Exercise goal: Only one stretch of the listing below is wanted. Give it again exactly, from the line with "3 | 0.518 |" through the line with "[per-layer routing]".

Data:
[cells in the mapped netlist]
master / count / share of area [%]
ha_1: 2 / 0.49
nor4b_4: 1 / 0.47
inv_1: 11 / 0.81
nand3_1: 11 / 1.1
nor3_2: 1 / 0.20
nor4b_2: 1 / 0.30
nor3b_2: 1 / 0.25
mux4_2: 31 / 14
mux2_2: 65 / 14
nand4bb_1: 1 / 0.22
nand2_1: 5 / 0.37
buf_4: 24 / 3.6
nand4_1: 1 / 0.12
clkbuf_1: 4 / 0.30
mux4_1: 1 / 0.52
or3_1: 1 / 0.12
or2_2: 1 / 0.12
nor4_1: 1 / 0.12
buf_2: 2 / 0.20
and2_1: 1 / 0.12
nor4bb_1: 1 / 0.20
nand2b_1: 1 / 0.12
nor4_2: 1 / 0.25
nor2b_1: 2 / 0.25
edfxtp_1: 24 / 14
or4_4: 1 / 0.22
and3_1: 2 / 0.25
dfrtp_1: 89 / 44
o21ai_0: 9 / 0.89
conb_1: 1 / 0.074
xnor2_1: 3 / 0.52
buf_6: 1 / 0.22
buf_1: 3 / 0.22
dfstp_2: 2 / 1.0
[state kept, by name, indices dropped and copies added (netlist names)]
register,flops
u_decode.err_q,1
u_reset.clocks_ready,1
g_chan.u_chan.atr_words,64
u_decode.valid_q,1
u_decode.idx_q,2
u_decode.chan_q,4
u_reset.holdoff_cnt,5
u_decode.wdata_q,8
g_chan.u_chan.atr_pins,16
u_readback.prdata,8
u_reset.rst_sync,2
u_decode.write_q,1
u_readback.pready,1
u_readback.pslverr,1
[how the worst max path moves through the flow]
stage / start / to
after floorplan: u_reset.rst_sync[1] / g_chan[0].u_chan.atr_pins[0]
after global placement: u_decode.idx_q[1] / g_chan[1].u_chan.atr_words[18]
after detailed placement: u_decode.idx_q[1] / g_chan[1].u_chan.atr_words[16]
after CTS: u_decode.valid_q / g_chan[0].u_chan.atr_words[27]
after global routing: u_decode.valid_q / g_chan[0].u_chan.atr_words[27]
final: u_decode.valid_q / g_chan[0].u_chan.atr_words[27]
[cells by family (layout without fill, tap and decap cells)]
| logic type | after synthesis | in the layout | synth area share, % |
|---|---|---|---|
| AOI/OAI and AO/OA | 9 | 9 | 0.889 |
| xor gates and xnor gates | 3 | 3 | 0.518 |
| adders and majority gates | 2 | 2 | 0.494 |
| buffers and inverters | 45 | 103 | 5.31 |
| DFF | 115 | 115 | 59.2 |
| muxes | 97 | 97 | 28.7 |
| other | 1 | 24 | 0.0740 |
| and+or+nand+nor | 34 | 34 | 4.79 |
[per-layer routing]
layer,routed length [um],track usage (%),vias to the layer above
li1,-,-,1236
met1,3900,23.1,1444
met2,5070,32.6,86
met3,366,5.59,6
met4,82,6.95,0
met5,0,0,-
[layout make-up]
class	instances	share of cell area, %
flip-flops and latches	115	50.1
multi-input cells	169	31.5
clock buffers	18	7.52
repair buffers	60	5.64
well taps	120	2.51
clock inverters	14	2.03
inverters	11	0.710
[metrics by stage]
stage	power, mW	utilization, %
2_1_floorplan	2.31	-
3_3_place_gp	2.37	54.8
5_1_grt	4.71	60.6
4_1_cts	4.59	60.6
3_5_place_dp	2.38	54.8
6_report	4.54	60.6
$ cat src/rtl/cmd_engine.sv
module cmd_engine (
  input  logic                      clk,
  input  logic                      rst,
  input  logic [daq_pkg::cmd_w-1:0] cmd_data,
  input  logic                      cmd_empty,
  input  logic                      smp_full,
  output logic                      cmd_rd_en,
  output logic                      smp_wr_en,
  output logic [15:0]               smp_data
);

  typedef enum logic [1:0] {
    eng_idle,
    eng_load,
    eng_emit
  } eng_state_t;

  eng_state_t state;

  daq_pkg::opcode_t cmd_op;
  logic [15:0]      cmd_count;
  logic             op_known;
  logic [15:0]      remaining;
  logic [15:0]      value;
  logic [15:0]      step;
  logic             is_ramp;

  // --------------------
  // command decode
  // --------------------
  assign cmd_op    = daq_pkg::opcode_t'(cmd_data[daq_pkg::cmd_op_lsb +: 4]);
  assign cmd_count = cmd_data[daq_pkg::cmd_count_lsb +: 16];
  assign op_known  = (cmd_op == daq_pkg::op_ramp) || (cmd_op == daq_pkg::op_fill);

  // pop as soon as idle so the data shows up in load
  assign cmd_rd_en = (state == eng_idle) && !cmd_empty;

  // a full sample fifo stalls with sample and count held
  assign smp_wr_en = (state == eng_emit) && !smp_full;
  assign smp_data  = value;

  always_ff @(posedge clk) begin
    if (rst) begin
      state     <= eng_idle;
      remaining <= '0;
    end else begin
      case (state)
        eng_idle: begin
          if (cmd_rd_en) begin
            state <= eng_load;
          end
        end
        eng_load: begin
          remaining <= cmd_count;
          // nop, unknown opcode or zero count just drop
          if (op_known && cmd_count != '0) begin
            state <= eng_emit;
          end else begin
            state <= eng_idle;
          end
        end
        eng_emit: begin
          if (smp_wr_en) begin
            remaining <= remaining - 16'd1;
            if (remaining == 16'd1) begin
              state <= eng_idle;
            end
          end
        end
        default: state <= eng_idle;
      endcase
    end
  end

  // sample generator
  always_ff @(posedge clk) begin
    if (state == eng_load) begin
      value   <= cmd_data[daq_pkg::cmd_start_lsb +: 16];
      step    <= cmd_data[daq_pkg::cmd_step_lsb +: 16];
      is_ramp <= (cmd_op == daq_pkg::op_ramp);
    end else if (smp_wr_en && is_ramp) begin
      // wraps at 16 bits
      value <= value + step;
    end
  end

endmodule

Response area:
| xor gates and xnor gates | 3 | 3 | 0.518 |
| adders and majority gates | 2 | 2 | 0.494 |
| buffers and inverters | 45 | 103 | 5.31 |
| DFF | 115 | 115 | 59.2 |
| muxes | 97 | 97 | 28.7 |
| other | 1 | 24 | 0.0740 |
| and+or+nand+nor | 34 | 34 | 4.79 |
[per-layer routing]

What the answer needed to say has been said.